The Final Nail:
There’s one last nail within the coffin of this theory of projection (*not* as it was formulated by the Jungian psychologists, but rather as it has been bastardized in service of a “moral ambiguity” in fiction).
As I have established, it’s ridiculous to try to say of every villain, in all situations, that he’s “nothing more than” a projection of the audience, and this is given the most obvious: that villains always must be based on real-life evils, and the Real World always has abounded with their sins and crimes.
Since such atrocities are not a universal human habit, only an extreme, it is sufficient that one has to witness them in Actuality to write them into fiction. There, the writing is informative; whatever biases the writer has, the audience can witness what is written with a moral objectivity instead of private bias. Any indignation would arise from the awareness of the wrong depicted, not some latent tendency within the viewer, since the knowledge of morality precedes all personal neuroses, since it’s founded on the primal, tribal level which itself precedes all individuality.
Yet, all this being said, one can’t deny that many do project. The characters whom I find most compelling are the ones that others find the most disturbing. Yet I’d never stop at letting others offer insult to the ones I love; I would defend their honour and their cause, of course, (regarding those I love, of course, and *not* those who offend) and by so doing I would find an objectivity, a *living* objectivity, not one subservient to rules and regulations (such as the demands of the offender to an “equal” value) but a passionate appraisal of another’s cause, though it be fictional and controversial.

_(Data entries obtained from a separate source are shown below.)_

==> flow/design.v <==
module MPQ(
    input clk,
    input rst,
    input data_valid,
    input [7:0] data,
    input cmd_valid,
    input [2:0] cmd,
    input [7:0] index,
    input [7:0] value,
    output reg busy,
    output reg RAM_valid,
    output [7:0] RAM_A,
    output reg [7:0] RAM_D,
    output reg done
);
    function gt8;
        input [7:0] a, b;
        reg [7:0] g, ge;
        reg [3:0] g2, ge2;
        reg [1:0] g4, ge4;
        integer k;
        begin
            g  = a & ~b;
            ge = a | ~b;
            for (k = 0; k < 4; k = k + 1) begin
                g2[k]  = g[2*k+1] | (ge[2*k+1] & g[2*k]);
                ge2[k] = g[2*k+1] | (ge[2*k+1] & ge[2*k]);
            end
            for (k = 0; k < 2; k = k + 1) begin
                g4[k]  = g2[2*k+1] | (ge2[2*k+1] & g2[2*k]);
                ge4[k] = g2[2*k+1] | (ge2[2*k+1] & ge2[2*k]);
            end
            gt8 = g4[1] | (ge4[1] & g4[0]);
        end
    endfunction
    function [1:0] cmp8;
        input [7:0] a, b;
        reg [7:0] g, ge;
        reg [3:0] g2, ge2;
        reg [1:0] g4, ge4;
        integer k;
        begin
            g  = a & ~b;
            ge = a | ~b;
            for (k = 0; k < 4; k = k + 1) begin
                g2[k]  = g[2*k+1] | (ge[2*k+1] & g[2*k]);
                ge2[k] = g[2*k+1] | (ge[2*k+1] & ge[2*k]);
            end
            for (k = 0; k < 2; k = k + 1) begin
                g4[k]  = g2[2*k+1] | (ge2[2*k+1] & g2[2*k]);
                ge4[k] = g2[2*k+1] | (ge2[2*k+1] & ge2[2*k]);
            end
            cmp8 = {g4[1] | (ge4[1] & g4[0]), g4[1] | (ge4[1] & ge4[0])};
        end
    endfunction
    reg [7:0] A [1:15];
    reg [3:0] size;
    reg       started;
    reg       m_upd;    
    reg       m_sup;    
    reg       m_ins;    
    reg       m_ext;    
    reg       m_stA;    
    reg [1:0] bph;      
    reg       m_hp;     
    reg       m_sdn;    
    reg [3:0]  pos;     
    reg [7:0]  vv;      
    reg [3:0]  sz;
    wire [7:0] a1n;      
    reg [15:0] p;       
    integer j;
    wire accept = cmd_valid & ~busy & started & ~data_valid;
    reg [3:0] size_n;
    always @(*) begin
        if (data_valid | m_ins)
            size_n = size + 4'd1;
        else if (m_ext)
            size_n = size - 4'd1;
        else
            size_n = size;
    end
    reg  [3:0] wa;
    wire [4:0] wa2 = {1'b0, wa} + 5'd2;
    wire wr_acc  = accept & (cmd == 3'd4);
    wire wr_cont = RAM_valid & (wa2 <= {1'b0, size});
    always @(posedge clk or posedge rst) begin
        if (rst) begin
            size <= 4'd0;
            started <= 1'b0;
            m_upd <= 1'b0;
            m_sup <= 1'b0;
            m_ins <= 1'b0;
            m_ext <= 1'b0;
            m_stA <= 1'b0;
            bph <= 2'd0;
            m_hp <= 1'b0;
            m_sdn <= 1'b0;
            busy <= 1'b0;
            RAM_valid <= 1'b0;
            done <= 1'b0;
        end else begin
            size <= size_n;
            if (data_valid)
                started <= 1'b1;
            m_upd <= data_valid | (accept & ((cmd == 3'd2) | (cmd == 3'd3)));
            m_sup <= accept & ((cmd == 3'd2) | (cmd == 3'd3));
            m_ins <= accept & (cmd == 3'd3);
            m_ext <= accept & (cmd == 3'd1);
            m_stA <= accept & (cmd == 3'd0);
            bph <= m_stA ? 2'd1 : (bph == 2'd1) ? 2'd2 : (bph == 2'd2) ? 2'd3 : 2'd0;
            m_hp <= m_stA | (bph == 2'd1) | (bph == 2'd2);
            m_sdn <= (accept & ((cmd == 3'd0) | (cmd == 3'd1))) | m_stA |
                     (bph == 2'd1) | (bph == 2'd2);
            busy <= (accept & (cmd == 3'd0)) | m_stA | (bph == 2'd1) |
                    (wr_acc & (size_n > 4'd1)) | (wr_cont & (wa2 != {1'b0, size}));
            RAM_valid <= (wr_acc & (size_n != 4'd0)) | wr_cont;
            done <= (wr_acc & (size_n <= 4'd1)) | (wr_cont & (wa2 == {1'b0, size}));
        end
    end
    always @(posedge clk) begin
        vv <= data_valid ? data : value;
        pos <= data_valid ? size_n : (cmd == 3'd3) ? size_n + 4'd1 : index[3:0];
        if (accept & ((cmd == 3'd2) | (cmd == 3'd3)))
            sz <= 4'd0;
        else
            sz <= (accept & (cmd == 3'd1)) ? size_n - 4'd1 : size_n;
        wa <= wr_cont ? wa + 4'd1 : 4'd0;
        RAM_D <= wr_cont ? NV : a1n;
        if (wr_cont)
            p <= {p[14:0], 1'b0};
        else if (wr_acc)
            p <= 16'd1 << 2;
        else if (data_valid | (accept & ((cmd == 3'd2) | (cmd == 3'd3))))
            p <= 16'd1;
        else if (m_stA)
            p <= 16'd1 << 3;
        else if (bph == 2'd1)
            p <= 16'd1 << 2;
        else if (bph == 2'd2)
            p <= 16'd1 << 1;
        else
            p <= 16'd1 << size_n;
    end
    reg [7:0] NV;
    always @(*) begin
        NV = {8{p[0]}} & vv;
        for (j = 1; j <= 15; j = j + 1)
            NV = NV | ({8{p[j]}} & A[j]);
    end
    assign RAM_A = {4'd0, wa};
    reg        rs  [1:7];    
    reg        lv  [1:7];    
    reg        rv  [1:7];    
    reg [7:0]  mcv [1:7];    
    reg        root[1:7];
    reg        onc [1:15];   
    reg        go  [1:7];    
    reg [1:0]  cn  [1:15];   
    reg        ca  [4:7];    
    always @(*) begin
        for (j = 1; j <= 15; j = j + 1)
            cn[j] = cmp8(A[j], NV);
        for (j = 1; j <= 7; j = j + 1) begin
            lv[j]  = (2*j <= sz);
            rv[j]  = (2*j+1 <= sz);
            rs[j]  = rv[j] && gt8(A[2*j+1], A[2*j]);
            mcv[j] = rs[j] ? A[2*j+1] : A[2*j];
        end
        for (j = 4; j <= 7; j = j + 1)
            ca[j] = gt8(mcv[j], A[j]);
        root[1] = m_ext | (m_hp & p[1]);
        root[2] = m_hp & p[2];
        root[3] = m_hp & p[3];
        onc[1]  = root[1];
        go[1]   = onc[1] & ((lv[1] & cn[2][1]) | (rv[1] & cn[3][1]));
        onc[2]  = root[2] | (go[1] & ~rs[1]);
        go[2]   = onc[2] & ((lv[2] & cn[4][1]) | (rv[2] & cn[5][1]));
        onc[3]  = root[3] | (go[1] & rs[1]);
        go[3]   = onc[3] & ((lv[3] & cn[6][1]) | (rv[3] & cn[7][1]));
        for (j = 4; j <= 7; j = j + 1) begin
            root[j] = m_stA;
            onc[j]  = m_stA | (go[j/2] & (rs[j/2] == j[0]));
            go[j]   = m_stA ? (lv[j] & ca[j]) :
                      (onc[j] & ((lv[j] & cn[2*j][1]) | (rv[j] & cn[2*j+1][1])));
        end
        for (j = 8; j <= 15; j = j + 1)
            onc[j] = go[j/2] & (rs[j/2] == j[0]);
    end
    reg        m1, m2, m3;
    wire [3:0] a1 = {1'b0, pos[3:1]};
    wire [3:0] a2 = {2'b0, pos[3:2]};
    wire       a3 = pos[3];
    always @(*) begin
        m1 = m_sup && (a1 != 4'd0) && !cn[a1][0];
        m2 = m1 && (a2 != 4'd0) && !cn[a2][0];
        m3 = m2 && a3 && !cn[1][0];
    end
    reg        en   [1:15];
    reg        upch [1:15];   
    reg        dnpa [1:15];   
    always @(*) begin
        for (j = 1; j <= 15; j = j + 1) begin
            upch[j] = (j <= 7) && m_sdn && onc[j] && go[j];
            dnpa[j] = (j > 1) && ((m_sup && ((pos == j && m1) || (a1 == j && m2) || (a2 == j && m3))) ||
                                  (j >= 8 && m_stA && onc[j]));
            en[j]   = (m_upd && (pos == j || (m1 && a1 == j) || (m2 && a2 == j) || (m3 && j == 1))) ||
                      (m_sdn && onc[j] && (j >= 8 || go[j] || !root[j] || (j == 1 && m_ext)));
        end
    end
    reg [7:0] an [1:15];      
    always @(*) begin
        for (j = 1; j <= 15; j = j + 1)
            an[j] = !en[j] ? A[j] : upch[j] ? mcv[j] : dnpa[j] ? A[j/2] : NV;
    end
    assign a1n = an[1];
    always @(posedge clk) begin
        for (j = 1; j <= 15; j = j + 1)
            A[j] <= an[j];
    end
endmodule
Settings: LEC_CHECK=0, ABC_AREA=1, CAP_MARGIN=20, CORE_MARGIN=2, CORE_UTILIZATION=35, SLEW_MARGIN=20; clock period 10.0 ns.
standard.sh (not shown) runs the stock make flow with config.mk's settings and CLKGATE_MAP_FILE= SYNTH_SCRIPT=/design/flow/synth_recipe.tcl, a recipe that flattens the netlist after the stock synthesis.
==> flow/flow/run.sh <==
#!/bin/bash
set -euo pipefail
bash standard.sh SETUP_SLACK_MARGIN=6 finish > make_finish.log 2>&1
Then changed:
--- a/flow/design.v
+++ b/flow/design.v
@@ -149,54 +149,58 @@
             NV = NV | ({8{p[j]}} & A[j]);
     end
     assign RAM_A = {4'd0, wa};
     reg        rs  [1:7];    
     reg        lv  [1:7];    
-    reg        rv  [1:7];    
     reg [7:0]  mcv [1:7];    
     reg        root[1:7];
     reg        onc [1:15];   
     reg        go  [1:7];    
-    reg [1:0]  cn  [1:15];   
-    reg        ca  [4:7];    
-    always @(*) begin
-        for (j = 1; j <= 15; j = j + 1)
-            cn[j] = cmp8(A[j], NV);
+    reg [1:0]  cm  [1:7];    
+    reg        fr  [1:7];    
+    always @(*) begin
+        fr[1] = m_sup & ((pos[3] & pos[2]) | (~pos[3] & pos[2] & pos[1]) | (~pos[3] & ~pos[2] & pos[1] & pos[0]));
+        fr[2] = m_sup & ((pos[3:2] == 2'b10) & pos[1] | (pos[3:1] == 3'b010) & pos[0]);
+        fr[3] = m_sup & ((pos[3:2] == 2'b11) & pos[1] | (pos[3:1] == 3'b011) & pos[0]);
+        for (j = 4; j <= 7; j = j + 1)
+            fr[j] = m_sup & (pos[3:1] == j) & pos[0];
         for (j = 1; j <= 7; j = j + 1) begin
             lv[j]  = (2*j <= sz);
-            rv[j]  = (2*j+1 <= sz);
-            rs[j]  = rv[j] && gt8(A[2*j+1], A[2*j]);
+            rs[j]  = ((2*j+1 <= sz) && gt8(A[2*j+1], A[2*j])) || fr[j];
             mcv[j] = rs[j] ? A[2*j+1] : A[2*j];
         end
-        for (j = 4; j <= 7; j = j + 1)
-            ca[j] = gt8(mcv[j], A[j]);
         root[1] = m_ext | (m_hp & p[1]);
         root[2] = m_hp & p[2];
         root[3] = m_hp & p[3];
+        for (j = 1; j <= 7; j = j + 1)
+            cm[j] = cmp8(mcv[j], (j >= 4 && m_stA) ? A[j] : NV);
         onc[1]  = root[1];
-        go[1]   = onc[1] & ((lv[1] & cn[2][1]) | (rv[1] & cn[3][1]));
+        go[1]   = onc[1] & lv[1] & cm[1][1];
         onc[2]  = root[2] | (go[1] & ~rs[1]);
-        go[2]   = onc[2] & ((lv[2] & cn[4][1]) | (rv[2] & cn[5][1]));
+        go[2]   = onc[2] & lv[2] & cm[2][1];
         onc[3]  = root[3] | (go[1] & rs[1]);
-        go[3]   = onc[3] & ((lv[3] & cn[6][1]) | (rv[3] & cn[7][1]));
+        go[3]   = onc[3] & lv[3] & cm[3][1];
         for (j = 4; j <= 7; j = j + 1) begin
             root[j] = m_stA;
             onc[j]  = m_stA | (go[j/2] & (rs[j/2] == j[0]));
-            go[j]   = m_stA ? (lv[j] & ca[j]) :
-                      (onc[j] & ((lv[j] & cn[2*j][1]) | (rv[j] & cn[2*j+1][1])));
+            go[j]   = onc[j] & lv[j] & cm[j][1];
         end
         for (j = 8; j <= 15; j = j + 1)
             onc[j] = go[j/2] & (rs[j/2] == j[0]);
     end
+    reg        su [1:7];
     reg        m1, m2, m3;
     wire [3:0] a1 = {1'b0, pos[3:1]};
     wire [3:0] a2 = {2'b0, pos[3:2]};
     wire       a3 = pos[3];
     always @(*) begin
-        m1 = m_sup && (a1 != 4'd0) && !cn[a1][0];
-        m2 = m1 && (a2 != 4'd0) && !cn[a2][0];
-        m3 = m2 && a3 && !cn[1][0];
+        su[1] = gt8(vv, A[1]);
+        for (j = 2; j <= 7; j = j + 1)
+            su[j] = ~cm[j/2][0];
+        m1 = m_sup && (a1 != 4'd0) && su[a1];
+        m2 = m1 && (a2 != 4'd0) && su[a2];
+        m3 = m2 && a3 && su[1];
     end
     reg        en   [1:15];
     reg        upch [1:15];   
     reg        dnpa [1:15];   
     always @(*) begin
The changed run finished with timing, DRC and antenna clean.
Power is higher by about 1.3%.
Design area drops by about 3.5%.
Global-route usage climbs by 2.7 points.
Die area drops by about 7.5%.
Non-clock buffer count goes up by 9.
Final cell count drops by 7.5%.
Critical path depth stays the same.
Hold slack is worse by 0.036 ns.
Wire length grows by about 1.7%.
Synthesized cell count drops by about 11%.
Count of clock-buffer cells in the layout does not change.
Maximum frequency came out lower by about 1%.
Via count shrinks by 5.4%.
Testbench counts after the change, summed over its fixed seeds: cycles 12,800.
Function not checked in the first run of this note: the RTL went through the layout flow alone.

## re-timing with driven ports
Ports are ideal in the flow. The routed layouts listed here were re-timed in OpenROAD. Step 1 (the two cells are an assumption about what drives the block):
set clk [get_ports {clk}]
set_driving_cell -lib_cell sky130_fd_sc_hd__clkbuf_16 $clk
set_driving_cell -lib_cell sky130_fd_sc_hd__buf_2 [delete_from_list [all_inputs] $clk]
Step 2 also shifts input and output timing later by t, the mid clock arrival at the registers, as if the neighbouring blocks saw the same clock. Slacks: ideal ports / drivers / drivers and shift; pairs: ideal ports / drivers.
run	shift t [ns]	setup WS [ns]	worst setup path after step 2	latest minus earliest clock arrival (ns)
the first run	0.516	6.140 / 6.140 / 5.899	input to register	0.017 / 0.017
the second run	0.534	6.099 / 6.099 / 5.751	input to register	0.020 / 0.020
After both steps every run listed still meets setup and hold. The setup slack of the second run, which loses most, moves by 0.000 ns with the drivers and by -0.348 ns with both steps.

It’s against the backdrop of this objectivity that I can judge of others’ failures to appreciate this character, his moral function, and the underlying meanings to his actions. I can even go so far as to evaluate the various projections he receives, to speculate upon their underlying causes, and to make some blanket statements of mine own. In doing all this, I can utterly reduce the *tendency to vilify him* to a clinical evaluation.
Yet it does not stop there. Knowing that his critics are deluded, I forego delusion of this kind. I will not vilify him, since I know that what I vilify is not the character but rather the neuroses of the audience, personified. Projection is not binding on the character himself, nor upon me, nor other viewers. It can be transcended, and the knowledge of it has implied the obligation *to* transcend it.
Having done so, I perceive this character not as a villain but as (often tragic) hero. Taking back mine own projections, I refuse to label him as villainous. Yet this does not at all deprive me of the obligation to identify a villainy in someone else, especially in characters who, like those critics, wrongfully oppose him. So, the knowledge of projection, coupled with the remedy to this projection, only makes me more aware of “who the villain *really* is”. The knowledge of an underlying subjectivity behind a false assessment only paves the road to higher objectivity in just assessment.
This, therefore, must be the final nail within the coffin of the modern theory of “projection”: No, not every villain is a mirror for the dark parts of my Soul, for then he’s not a villain, and, if I *can* sympathize with a repulsive character, with reason, in good faith, then I can’t vilify him, so he ceases to be classified as “villain”, and my sympathy has nothing any more to do with Villains as a category.
Nor can I apply this universally and so reduce the truly vile villains to mine own projections. Evil does exist within the World, and it’s revealed through the transcendence of projection. Those who would deny the nature of *true* Evil have not yet completed their own homework.